[Saved entries]
◇ ◇ ◇

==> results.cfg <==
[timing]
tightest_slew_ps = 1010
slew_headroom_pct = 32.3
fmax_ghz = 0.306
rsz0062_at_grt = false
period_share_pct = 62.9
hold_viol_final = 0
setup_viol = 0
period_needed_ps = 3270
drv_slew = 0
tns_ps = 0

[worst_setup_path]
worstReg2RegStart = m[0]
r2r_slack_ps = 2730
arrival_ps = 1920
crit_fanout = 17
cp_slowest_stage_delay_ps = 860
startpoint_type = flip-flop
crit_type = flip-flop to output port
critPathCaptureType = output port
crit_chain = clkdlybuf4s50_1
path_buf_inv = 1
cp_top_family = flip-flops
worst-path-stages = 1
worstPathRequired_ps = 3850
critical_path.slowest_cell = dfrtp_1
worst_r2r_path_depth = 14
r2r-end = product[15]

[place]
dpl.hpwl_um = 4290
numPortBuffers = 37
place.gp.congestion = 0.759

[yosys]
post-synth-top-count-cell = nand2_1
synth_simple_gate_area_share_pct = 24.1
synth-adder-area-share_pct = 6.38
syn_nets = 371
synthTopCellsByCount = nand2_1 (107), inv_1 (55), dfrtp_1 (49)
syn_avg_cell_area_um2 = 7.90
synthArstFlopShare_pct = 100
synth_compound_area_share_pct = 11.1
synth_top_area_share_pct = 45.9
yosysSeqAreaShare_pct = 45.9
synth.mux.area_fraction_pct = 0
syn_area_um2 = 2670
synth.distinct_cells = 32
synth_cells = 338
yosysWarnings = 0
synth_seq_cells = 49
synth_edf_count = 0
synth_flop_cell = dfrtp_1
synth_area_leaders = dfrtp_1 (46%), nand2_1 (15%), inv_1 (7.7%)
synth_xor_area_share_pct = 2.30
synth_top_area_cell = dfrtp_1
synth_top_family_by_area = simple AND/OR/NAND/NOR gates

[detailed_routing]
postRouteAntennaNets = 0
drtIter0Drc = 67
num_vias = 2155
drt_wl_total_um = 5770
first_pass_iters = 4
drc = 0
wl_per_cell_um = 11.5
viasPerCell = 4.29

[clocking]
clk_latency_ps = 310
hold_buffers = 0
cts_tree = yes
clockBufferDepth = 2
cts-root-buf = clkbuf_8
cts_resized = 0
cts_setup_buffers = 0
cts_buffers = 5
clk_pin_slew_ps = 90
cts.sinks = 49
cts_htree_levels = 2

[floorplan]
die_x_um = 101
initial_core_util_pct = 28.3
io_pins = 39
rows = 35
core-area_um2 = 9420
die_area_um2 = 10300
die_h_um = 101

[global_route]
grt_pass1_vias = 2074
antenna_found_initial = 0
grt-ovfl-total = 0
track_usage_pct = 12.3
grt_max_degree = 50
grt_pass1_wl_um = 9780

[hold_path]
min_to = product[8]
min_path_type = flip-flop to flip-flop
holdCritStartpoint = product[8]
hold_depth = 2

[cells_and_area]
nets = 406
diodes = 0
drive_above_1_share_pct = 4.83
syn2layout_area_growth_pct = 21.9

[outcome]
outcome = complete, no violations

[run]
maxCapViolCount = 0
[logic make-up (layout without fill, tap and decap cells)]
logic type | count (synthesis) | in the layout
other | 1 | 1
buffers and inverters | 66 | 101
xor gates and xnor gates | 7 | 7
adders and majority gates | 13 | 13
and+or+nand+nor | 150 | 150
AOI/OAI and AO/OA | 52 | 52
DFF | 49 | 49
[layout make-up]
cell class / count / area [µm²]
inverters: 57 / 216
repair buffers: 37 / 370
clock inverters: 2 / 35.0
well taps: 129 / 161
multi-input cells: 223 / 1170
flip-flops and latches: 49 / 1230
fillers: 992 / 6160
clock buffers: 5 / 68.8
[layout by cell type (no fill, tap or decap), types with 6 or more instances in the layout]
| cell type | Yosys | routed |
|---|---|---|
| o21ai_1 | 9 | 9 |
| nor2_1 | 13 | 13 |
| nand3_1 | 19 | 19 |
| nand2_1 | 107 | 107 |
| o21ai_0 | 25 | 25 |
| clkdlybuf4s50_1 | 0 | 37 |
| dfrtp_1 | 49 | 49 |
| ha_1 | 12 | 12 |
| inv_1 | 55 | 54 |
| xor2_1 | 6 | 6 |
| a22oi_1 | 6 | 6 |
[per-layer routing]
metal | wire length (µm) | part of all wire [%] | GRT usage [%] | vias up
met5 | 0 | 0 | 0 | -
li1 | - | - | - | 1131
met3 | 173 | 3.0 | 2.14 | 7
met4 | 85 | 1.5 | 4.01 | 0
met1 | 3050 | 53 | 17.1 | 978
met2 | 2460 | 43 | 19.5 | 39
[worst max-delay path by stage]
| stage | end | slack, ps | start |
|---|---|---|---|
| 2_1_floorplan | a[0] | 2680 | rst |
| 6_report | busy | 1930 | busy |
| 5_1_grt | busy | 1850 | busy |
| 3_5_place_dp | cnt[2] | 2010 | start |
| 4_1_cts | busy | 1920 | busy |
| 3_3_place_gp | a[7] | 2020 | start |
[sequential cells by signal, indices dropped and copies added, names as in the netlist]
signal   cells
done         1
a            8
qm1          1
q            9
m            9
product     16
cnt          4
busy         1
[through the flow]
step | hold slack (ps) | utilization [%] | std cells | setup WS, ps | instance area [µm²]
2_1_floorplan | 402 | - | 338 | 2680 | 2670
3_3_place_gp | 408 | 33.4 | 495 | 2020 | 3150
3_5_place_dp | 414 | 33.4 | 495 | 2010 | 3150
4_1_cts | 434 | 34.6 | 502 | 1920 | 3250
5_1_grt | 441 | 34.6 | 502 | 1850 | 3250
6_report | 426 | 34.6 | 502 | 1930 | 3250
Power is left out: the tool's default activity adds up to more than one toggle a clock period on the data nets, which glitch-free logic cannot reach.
File: src/rtl/multicycle_control_pkg.sv
//------------------------------------------------------------------------------
// multicycle_control_pkg
// Shared state codes, opcodes and mux-select encodings for the multicycle core.
// Revision: 1.0
//------------------------------------------------------------------------------
`default_nettype none

package multicycle_control_pkg;

  localparam logic [3:0] S_FETCH    = 4'd0;
  localparam logic [3:0] S_DECODE   = 4'd1;
  localparam logic [3:0] S_MEMADR   = 4'd2;
  localparam logic [3:0] S_MEMREAD  = 4'd3;
  localparam logic [3:0] S_MEMWB    = 4'd4;
  localparam logic [3:0] S_MEMWRITE = 4'd5;
  localparam logic [3:0] S_EXECR    = 4'd6;
  localparam logic [3:0] S_ALUWB    = 4'd7;
  localparam logic [3:0] S_EXECI    = 4'd8;
  localparam logic [3:0] S_JAL      = 4'd9;
  localparam logic [3:0] S_BEQ      = 4'd10;

  localparam logic [6:0] OP_LW    = 7'b0000011;
  localparam logic [6:0] OP_SW    = 7'b0100011;
  localparam logic [6:0] OP_RTYPE = 7'b0110011;
  localparam logic [6:0] OP_ITYPE = 7'b0010011;
  localparam logic [6:0] OP_JAL   = 7'b1101111;
  localparam logic [6:0] OP_BEQ   = 7'b1100011;

  localparam logic [1:0] SRCA_PC    = 2'b00;
  localparam logic [1:0] SRCA_OLDPC = 2'b01;
  localparam logic [1:0] SRCA_RD1   = 2'b10;

  localparam logic [1:0] SRCB_RD2  = 2'b00;
  localparam logic [1:0] SRCB_IMM  = 2'b01;
  localparam logic [1:0] SRCB_FOUR = 2'b10;

  localparam logic [1:0] RES_ALUOUT    = 2'b00;
  localparam logic [1:0] RES_DATA      = 2'b01;
  localparam logic [1:0] RES_ALURESULT = 2'b10;

  localparam logic [2:0] ALU_ADD = 3'b000;
  localparam logic [2:0] ALU_SUB = 3'b001;
  localparam logic [2:0] ALU_AND = 3'b010;
  localparam logic [2:0] ALU_OR  = 3'b011;
  localparam logic [2:0] ALU_SLT = 3'b101;

  localparam logic [1:0] IMM_I = 2'b00;
  localparam logic [1:0] IMM_S = 2'b01;
  localparam logic [1:0] IMM_B = 2'b10;
  localparam logic [1:0] IMM_J = 2'b11;

  function automatic logic [1:0] imm_src_of(input logic [6:0] op);
    case (op)
      OP_SW:   return IMM_S;
      OP_BEQ:  return IMM_B;
      OP_JAL:  return IMM_J;
      default: return IMM_I;
    endcase
  endfunction

endpackage

`default_nettype wire

File: src/rtl/alu_decoder.sv
//------------------------------------------------------------------------------
// alu_decoder
// Maps funct3/funct7_5 (and op[5] to tell R-type from I-type) to an ALU code.
// Revision: 1.0
//------------------------------------------------------------------------------
`default_nettype none

module alu_decoder
  import multicycle_control_pkg::*;
(
  input  logic       op5,
  input  logic [2:0] funct3,
  input  logic       funct7_5,
  output logic [2:0] alu_control
);

  always_comb begin
    alu_control = ALU_ADD;
    case (funct3)
      // addi never subtracts: op[5] is clear for I-type, so imm bit 30 is ignored
      3'b000:  alu_control = (op5 & funct7_5) ? ALU_SUB : ALU_ADD;
      3'b010:  alu_control = ALU_SLT;
      3'b110:  alu_control = ALU_OR;
      3'b111:  alu_control = ALU_AND;
      default: alu_control = ALU_ADD;
    endcase
  end

endmodule

`default_nettype wire

File: src/rtl/multicycle_control.sv
//------------------------------------------------------------------------------
// multicycle_control
// Moore control FSM for a multicycle RV32I subset (lw/sw/R/I/jal/beq).
// Revision: 1.0
//------------------------------------------------------------------------------
`default_nettype none

module multicycle_control
  import multicycle_control_pkg::*;
(
  input  logic       clk,
  input  logic       reset,
  input  logic [6:0] op,
  input  logic [2:0] funct3,
  input  logic       funct7_5,
  input  logic       zero,
  output logic       pc_write,
  output logic       adr_src,
  output logic       ir_write,
  output logic       mem_write,
  output logic       reg_write,
  output logic [1:0] alu_src_a,
  output logic [1:0] alu_src_b,
  output logic [1:0] result_src,
  output logic [2:0] alu_control,
  output logic [1:0] imm_src,
  output logic [3:0] state_dbg
);

  logic [3:0] r_state;
  logic [3:0] w_next_state;
  logic [3:0] w_out_state;
  logic [2:0] w_alu_func;

  alu_decoder u_alu_decoder (
    .op5         (op[5]),
    .funct3      (funct3),
    .funct7_5    (funct7_5),
    .alu_control (w_alu_func)
  );

  always_ff @(posedge clk) begin
    if (reset) r_state <= S_FETCH;
    else       r_state <= w_next_state;
  end

  always_comb begin
    w_next_state = S_FETCH;
    case (r_state)
      S_FETCH:  w_next_state = S_DECODE;
      S_DECODE: begin
        case (op)
          OP_LW, OP_SW: w_next_state = S_MEMADR;
          OP_RTYPE:     w_next_state = S_EXECR;
          OP_ITYPE:     w_next_state = S_EXECI;
          OP_JAL:       w_next_state = S_JAL;
          OP_BEQ:       w_next_state = S_BEQ;
          default:      w_next_state = S_FETCH;
        endcase
      end
      S_MEMADR:  w_next_state = (op == OP_SW) ? S_MEMWRITE : S_MEMREAD;
      S_MEMREAD: w_next_state = S_MEMWB;
      S_EXECR, S_EXECI, S_JAL: w_next_state = S_ALUWB;
      default:   w_next_state = S_FETCH;
    endcase
  end

  // Holding reset presents FETCH controls even before the first clock edge
  assign w_out_state = reset ? S_FETCH : r_state;
  assign state_dbg   = r_state;

  always_comb begin
    pc_write    = 1'b0;
    adr_src     = 1'b0;
    ir_write    = 1'b0;
    mem_write   = 1'b0;
    reg_write   = 1'b0;
    alu_src_a   = SRCA_PC;
    alu_src_b   = SRCB_RD2;
    result_src  = RES_ALUOUT;
    alu_control = ALU_ADD;
    imm_src     = imm_src_of(op);
    case (w_out_state)
      S_FETCH: begin
        ir_write   = 1'b1;
        alu_src_b  = SRCB_FOUR;
        result_src = RES_ALURESULT;
        pc_write   = 1'b1;
      end
      S_DECODE: begin
        alu_src_a = SRCA_OLDPC;
        alu_src_b = SRCB_IMM;
      end
      S_MEMADR: begin
        alu_src_a = SRCA_RD1;
        alu_src_b = SRCB_IMM;
      end
      S_MEMREAD:  adr_src = 1'b1;
      S_MEMWRITE: begin
        adr_src   = 1'b1;
        mem_write = 1'b1;
      end
      S_MEMWB: begin
        result_src = RES_DATA;
        reg_write  = 1'b1;
      end
      S_EXECR: begin
        alu_src_a   = SRCA_RD1;
        alu_control = w_alu_func;
      end
      S_EXECI: begin
        alu_src_a   = SRCA_RD1;
        alu_src_b   = SRCB_IMM;
        alu_control = w_alu_func;
      end
      S_ALUWB: reg_write = 1'b1;
      S_JAL: begin
        alu_src_a = SRCA_OLDPC;
        alu_src_b = SRCB_FOUR;
        pc_write  = 1'b1;
      end
      S_BEQ: begin
        alu_src_a   = SRCA_RD1;
        alu_control = ALU_SUB;
        pc_write    = zero;
      end
      default: ;
    endcase
  end

endmodule

`default_nettype wire
<file path="src/rtl/mul_sequencer.sv">
// Multi-cycle radix-2 shift-add multiplier for the EX-stage mul op.
// Holds the pipeline via Stall while iterating one partial product per cycle.
module mul_sequencer #(
  parameter int WIDTH = 32
) (
  input  logic             Clk,
  input  logic             Rst_n,
  input  logic             Start,
  input  logic             Hold,
  input  logic             Flush,
  input  logic [WIDTH-1:0] A,
  input  logic [WIDTH-1:0] B,
  output logic             Stall,
  output logic             Busy,
  output logic             Done,
  output logic [WIDTH-1:0] Result
);

  localparam int CW = $clog2(WIDTH) + 1;

  typedef enum logic [1:0] {
    S_IDLE,
    S_RUN,
    S_DONE
  } state_t;

  state_t           state_q, state_d;
  logic [WIDTH-1:0] acc_q, acc_d;
  logic [WIDTH-1:0] mcand_q, mcand_d;
  logic [WIDTH-1:0] mplier_q, mplier_d;
  logic [CW-1:0]    cnt_q, cnt_d;
  logic [WIDTH-1:0] result_q, result_d;
  logic [WIDTH-1:0] sum;

  always_comb begin
    state_d  = state_q;
    acc_d    = acc_q;
    mcand_d  = mcand_q;
    mplier_d = mplier_q;
    cnt_d    = cnt_q;
    result_d = result_q;
    sum      = acc_q + (mplier_q[0] ? mcand_q : '0);
    unique case (state_q)
      S_IDLE: begin
        if (Start && !Flush) begin
          acc_d    = '0;
          mcand_d  = A;
          mplier_d = B;
          cnt_d    = CW'(WIDTH);
          state_d  = S_RUN;
        end
      end
      S_RUN: begin
        acc_d    = sum;
        mcand_d  = mcand_q << 1;
        mplier_d = mplier_q >> 1;
        cnt_d    = cnt_q - CW'(1);
        // last step: publish the final partial sum directly
        if (cnt_q == CW'(1)) begin
          result_d = sum;
          state_d  = S_DONE;
        end
      end
      S_DONE: begin
        if (!Hold) state_d = S_IDLE;
      end
      default: state_d = S_IDLE;
    endcase
    if (Flush) begin
      state_d  = S_IDLE;
      result_d = result_q;
    end
  end

  always_ff @(posedge Clk) begin
    if (!Rst_n) begin
      state_q  <= S_IDLE;
      acc_q    <= '0;
      mcand_q  <= '0;
      mplier_q <= '0;
      cnt_q    <= '0;
      result_q <= '0;
    end else begin
      state_q  <= state_d;
      acc_q    <= acc_d;
      mcand_q  <= mcand_d;
      mplier_q <= mplier_d;
      cnt_q    <= cnt_d;
      result_q <= result_d;
    end
  end

  assign Stall  = ((state_q == S_IDLE) && Start && !Flush) ||
                  ((state_q == S_RUN) && !Flush);
  assign Busy   = (state_q == S_RUN);
  assign Done   = (state_q == S_DONE);
  assign Result = result_q;

endmodule

</file>
`src/rtl/header_checker_mc.sv`:
```
// header_checker_mc
//   Multi-channel package header checker placed after the per-channel ADC
//   package decoders. Each channel compares the received event number and
//   spill number of every package against its expected values, counts
//   packages and erroneous packages, and keeps a sticky error flag. The first
//   failing package of the spill (lowest channel index on ties) is captured
//   for slow-control readout. live_rising clears all per-spill state.
//
// Ports
//   clk, rst          : clock, synchronous active-high reset
//   live_rising       : spill start pulse
//   exp_spillno       : expected spill number (shared by all channels)
//   get_package[c]    : package-valid strobe for channel c
//   pkg_evtno/spillno : flat per-channel header fields
//   evtno_err/spillno_err : result of the last package per channel
//   err_sticky        : any error on the channel this spill
//   in_counter        : packages per channel this spill (wrapping)
//   err_count         : erroneous packages per channel (saturating)
//   first_err_*       : capture of the first failing package of the spill

// One channel of the checker. e_now/s_now are this cycle's raw comparison
// results (gated by get) so the top can run the first-error priority encoder
// without an extra register stage.
module header_checker_lane #(
  parameter int EVTNO_W     = 16,
  parameter int SPILLNO_W   = 10,
  parameter int CNT_W       = 16,
  parameter int ERRCNT_W    = 8,
  parameter int EVTNO_START = 1,
  parameter int RESYNC      = 0
) (
  input  logic                 clk,
  input  logic                 rst,
  input  logic                 clr,
  input  logic                 get,
  input  logic [EVTNO_W-1:0]   pkg_evtno,
  input  logic [SPILLNO_W-1:0] pkg_spillno,
  input  logic [SPILLNO_W-1:0] exp_spillno,
  output logic                 evtno_err,
  output logic                 spillno_err,
  output logic                 err_sticky,
  output logic [CNT_W-1:0]     in_counter,
  output logic [ERRCNT_W-1:0]  err_count,
  output logic                 e_now,
  output logic                 s_now
);
  localparam logic [EVTNO_W-1:0] START = EVTNO_W'(EVTNO_START);

  logic [EVTNO_W-1:0]  exp_q, exp_cur;
  logic [CNT_W-1:0]    cnt_b;
  logic [ERRCNT_W-1:0] errc_b;
  logic                st_b, ee_b, se_b;

  // A spill start in the same cycle as a package makes that package the
  // first of the new spill: the "base" values below are the already-cleared
  // state, and the package is applied on top of them.
  always_comb begin
    exp_cur = clr ? START : exp_q;
    e_now   = get && (pkg_evtno != exp_cur);
    s_now   = get && (pkg_spillno != exp_spillno);
    cnt_b   = clr ? '0 : in_counter;
    errc_b  = clr ? '0 : err_count;
    st_b    = clr ? 1'b0 : err_sticky;
    ee_b    = clr ? 1'b0 : evtno_err;
    se_b    = clr ? 1'b0 : spillno_err;
  end

  always_ff @(posedge clk) begin
    if (rst) begin
      evtno_err   <= 1'b0;
      spillno_err <= 1'b0;
      err_sticky  <= 1'b0;
      in_counter  <= '0;
      err_count   <= '0;
      exp_q       <= START;
    end else if (get) begin
      evtno_err   <= e_now;
      spillno_err <= s_now;
      err_sticky  <= st_b | e_now | s_now;
      in_counter  <= cnt_b + CNT_W'(1);
      err_count   <= ((e_now | s_now) && (errc_b != '1)) ? errc_b + ERRCNT_W'(1) : errc_b;
      exp_q       <= (RESYNC != 0 && e_now) ? pkg_evtno + EVTNO_W'(1)
                                            : exp_cur + EVTNO_W'(1);
    end else begin
      evtno_err   <= ee_b;
      spillno_err <= se_b;
      err_sticky  <= st_b;
      in_counter  <= cnt_b;
      err_count   <= errc_b;
      exp_q       <= exp_cur;
    end
  end
endmodule

module header_checker_mc #(
  parameter int N_CH        = 4,
  parameter int EVTNO_W     = 16,
  parameter int SPILLNO_W   = 10,
  parameter int CNT_W       = 16,
  parameter int ERRCNT_W    = 8,
  parameter int EVTNO_START = 1,
  parameter int RESYNC      = 0,
  localparam int CH_W       = (N_CH > 1) ? $clog2(N_CH) : 1
) (
  input  logic                      clk,
  input  logic                      rst,
  input  logic                      live_rising,
  input  logic [SPILLNO_W-1:0]      exp_spillno,
  input  logic [N_CH-1:0]           get_package,
  input  logic [N_CH*EVTNO_W-1:0]   pkg_evtno,
  input  logic [N_CH*SPILLNO_W-1:0] pkg_spillno,
  output logic [N_CH-1:0]           evtno_err,
  output logic [N_CH-1:0]           spillno_err,
  output logic [N_CH-1:0]           err_sticky,
  output logic [N_CH*CNT_W-1:0]     in_counter,
  output logic [N_CH*ERRCNT_W-1:0]  err_count,
  output logic                      first_err_valid,
  output logic [CH_W-1:0]           first_err_ch,
  output logic [EVTNO_W-1:0]        first_err_evtno,
  output logic [1:0]                first_err_type
);
  logic [N_CH-1:0] e_now, s_now;

  for (genvar c = 0; c < N_CH; c++) begin : g_lane
    header_checker_lane #(
      .EVTNO_W(EVTNO_W), .SPILLNO_W(SPILLNO_W), .CNT_W(CNT_W),
      .ERRCNT_W(ERRCNT_W), .EVTNO_START(EVTNO_START), .RESYNC(RESYNC)
    ) u_lane (
      .clk         (clk),
      .rst         (rst),
      .clr         (live_rising),
      .get         (get_package[c]),
      .pkg_evtno   (pkg_evtno[c*EVTNO_W +: EVTNO_W]),
      .pkg_spillno (pkg_spillno[c*SPILLNO_W +: SPILLNO_W]),
      .exp_spillno (exp_spillno),
      .evtno_err   (evtno_err[c]),
      .spillno_err (spillno_err[c]),
      .err_sticky  (err_sticky[c]),
      .in_counter  (in_counter[c*CNT_W +: CNT_W]),
      .err_count   (err_count[c*ERRCNT_W +: ERRCNT_W]),
      .e_now       (e_now[c]),
      .s_now       (s_now[c])
    );
  end

  // Lowest-index erring channel this cycle. Outputs stay zero when no
  // channel errs, which lets the capture register load them unconditionally
  // while it is still open.
  logic               hit;
  logic [CH_W-1:0]    win_ch;
  logic [EVTNO_W-1:0] win_ev;
  logic [1:0]         win_ty;

  always_comb begin
    hit    = 1'b0;
    win_ch = '0;
    win_ev = '0;
    win_ty = '0;
    for (int c = 0; c < N_CH; c++) begin
      if (!hit && (e_now[c] || s_now[c])) begin
        hit    = 1'b1;
        win_ch = CH_W'(c);
        win_ev = pkg_evtno[c*EVTNO_W +: EVTNO_W];
        win_ty = {s_now[c], e_now[c]};
      end
    end
  end

  // Capture stays open until the first error; a spill start reopens it and
  // takes this cycle's packages as the first of the new spill.
  always_ff @(posedge clk) begin
    if (rst) begin
      first_err_valid <= 1'b0;
      first_err_ch    <= '0;
      first_err_evtno <= '0;
      first_err_type  <= '0;
    end else if (live_rising || !first_err_valid) begin
      first_err_valid <= hit;
      first_err_ch    <= win_ch;
      first_err_evtno <= win_ev;
      first_err_type  <= win_ty;
    end
  end
endmodule

```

◇ ◇ ◇

▶ **Exercise**
From the entries above, give again exactly the lines running from the line with "path_buf_inv = 1" to the line with "synthTopCellsByCount = nand2_1"; include both of those lines.

▶ **Solution for this exercise**
path_buf_inv = 1
cp_top_family = flip-flops
worst-path-stages = 1
worstPathRequired_ps = 3850
critical_path.slowest_cell = dfrtp_1
worst_r2r_path_depth = 14
r2r-end = product[15]

[place]
dpl.hpwl_um = 4290
numPortBuffers = 37
place.gp.congestion = 0.759

[yosys]
post-synth-top-count-cell = nand2_1
synth_simple_gate_area_share_pct = 24.1
synth-adder-area-share_pct = 6.38
syn_nets = 371
synthTopCellsByCount = nand2_1 (107), inv_1 (55), dfrtp_1 (49)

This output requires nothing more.